Trick 8: maxOutputTokens 적당히 (over-allocation = attention budget 낭비)
Trick 9: responseSchema 강제 (free-form 응답 시 retry cost)
Trick 10: Image FIRST + text AFTER (Gemini quirk, sweep cross-cutting Layer 12)
Trick 11: systemInstruction separation (context cache 가능)
Trick 12: exp backoff retry only retryable codes (429/5xx, 4xx fail-fast)

박힌 메타 원칙 3개:

"Measure-first, optimize-second" — log show 같은 persistent log 먼저 박음. optimization은 measured bottleneck에만.
"Vendor pays for what you send" — Gemini formula tokens = w × h / 750. payload reduction은 돈 + 속도 둘 다.
"Perceived latency ≥ actual latency" — Loading message + skeleton + progressive update이 실 latency 안 줄여도 사용자 만족 압도. 50% UX gain.

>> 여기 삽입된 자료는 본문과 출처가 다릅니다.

## config.mk

```make
export PLATFORM = sky130hd
export DESIGN_NAME = multi_button_edge_debouncer_top
export DESIGN_NICKNAME = d
export VERILOG_FILES = /design/src/sv/mbed_pkg.sv /design/src/sv/mbed_lane.sv /design/src/sv/mbed_cfg.sv /design/src/sv/multi_button_edge_debouncer_top.sv
export VERILOG_INCLUDE_DIRS = /design/src /design/src/sv
export SDC_FILE = /design/constraint.sdc
export NUM_CORES = 1
export LEC_CHECK = 0
export CORE_ASPECT_RATIO = 1.5
export CORE_UTILIZATION = 50
export CTS_CLUSTER_DIAMETER = 50
export DETAILED_ROUTE_END_ITERATION = 10
export DONT_BUFFER_PORTS = 1
export PLACE_DENSITY = 0.79
export SYNTH_ARGS = -nofsm -noshare
export SYNTH_HDL_FRONTEND = slang
export SYNTH_SLANG_ARGS = --single-unit
export TNS_END_PERCENT = 30
```

## constraint.sdc

```tcl
create_clock -name clk -period 2.45 [get_ports clk]
set_input_delay 0.1225 -clock clk [delete_from_list [all_inputs] [get_ports clk]]
set_output_delay 0.1225 -clock clk [all_outputs]
set_load 0.05 [all_outputs]
```
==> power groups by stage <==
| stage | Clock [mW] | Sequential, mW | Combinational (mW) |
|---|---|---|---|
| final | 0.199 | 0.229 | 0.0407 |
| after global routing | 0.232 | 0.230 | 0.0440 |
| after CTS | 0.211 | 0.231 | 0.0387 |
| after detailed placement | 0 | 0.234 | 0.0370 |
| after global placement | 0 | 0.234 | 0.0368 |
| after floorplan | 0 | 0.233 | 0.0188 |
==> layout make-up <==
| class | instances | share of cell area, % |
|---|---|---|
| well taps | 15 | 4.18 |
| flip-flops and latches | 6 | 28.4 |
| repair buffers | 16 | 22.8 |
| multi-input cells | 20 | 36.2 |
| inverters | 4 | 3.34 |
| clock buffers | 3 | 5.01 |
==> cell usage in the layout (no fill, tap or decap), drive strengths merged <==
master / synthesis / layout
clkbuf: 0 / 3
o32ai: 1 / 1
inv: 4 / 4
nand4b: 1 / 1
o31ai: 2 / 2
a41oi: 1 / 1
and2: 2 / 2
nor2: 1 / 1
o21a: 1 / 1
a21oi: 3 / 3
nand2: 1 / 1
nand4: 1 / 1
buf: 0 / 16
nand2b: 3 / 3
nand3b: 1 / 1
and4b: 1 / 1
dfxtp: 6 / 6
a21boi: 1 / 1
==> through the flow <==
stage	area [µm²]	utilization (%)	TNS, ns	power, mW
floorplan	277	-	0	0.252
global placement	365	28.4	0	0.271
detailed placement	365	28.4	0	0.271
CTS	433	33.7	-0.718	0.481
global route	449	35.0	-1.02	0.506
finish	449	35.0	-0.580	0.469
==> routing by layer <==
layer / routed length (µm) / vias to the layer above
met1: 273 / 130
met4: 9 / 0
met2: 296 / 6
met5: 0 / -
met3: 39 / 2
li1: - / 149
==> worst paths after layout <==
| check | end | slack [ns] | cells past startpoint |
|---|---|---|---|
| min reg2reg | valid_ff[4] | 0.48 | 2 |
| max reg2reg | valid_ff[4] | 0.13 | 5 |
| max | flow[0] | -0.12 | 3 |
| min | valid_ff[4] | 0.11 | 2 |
<file path="config.mk">
export PLATFORM = sky130hd
export DESIGN_NAME = dpb_axis
export DESIGN_NICKNAME = d
export VERILOG_FILES = /design/src/hw/rtl/dpb_pkg.sv /design/src/hw/rtl/dpb_axis.sv
export SDC_FILE = /design/constraint.sdc
export NUM_CORES = 2
export LEC_CHECK = 0
export BUFFER_PORTS_ARGS = -buffer_cell sky130_fd_sc_hd__buf_2
export CAP_MARGIN = 20
export CORE_UTILIZATION = 58
export DETAILED_ROUTE_END_ITERATION = 10
export PLACE_DENSITY = 0.81
export SYNTH_ARGS = -nofsm -noshare
export SYNTH_HDL_FRONTEND = slang
export SYNTH_SLANG_ARGS = --single-unit
</file>
<file path="constraint.sdc">
create_clock -name clock -period 16.6 [get_ports clock]
set_input_delay 3.32 -clock clock [delete_from_list [all_inputs] [get_ports clock]]
set_output_delay 3.32 -clock clock [all_outputs]
set_load 0.02 [all_outputs]
</file>
`config.mk`:
```
export PLATFORM = sky130hd
export DESIGN_NAME = playback_progress_timer
export DESIGN_NICKNAME = d
export VERILOG_FILES = /design/src/hdl/ppt_pkg.sv /design/src/hdl/ppt_step.sv /design/src/hdl/playback_progress_timer.sv
export SDC_FILE = /design/constraint.sdc
export NUM_CORES = 1
export LEC_CHECK = 0
export CAP_MARGIN = 20
export CORE_AREA = 2 2 170 122
export CTS_CLUSTER_SIZE = 30
export DETAILED_ROUTE_END_ITERATION = 7
export DIE_AREA = 0 0 172 124
export DONT_BUFFER_PORTS = 1
export GPL_TIMING_DRIVEN = 0
export PLACE_DENSITY = 0.86
export SYNTH_ARGS = -nofsm -noshare
export SYNTH_HDL_FRONTEND = slang
export SYNTH_HIERARCHICAL = 1
export SYNTH_SLANG_ARGS = --single-unit
```
`constraint.sdc`:
```
create_clock -name clk -period 12.9 [get_ports clk]
set_input_delay 2.58 -clock clk [delete_from_list [all_inputs] [get_ports clk]]
set_output_delay 2.58 -clock clk [all_outputs]
set_load 0.01 [all_outputs]
```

박는 비용: ~3-4h playbook 작성 + 5 trick 실측 검증
박은 가치: transferable — 다음 vision LLM 프로젝트 / 다른 사람 프로젝트에 복붙 가능. 6개월+ 가치.
Memory entry: engineering-playbooks-index.md — playbook reference + 다음 playbook 후보 list

memory engineering-playbooks-index 박혀있음:

swift-6-strict-concurrency-traps (AXValue, kAX const, implicit self in Logger 등)
llm-prompt-engineering (✗/✓ pair pattern + constraint encoding)
security-best-practices (regex masking, app exclusion, audit log)
macos-permissions-flow (Screen Recording + Accessibility eager startup)
coordinate-system-4-layer (physical / sent / logical / screen-local 변환)

Playbook over comments: transferable knowledge는 별도 파일 박음. 인라인 comment는 코드 맥락에 묶임 → transfer 못 함.
Priority order matter: 25 trick 다 적용 X. top-5 quick wins 먼저, mid 다음, advanced는 측정된 bottleneck에만.
Dimension grouping: trick 통째 list 대신 dimension으로 grouping → 다른 프로젝트에서 해당 dimension만 복사 가능.

04430d72 (2026-05-30 14:42 -0400) — 612 lines added to docs/playbooks/latency-optimization.md + PROJECT_TIMELINE.md 40 lines.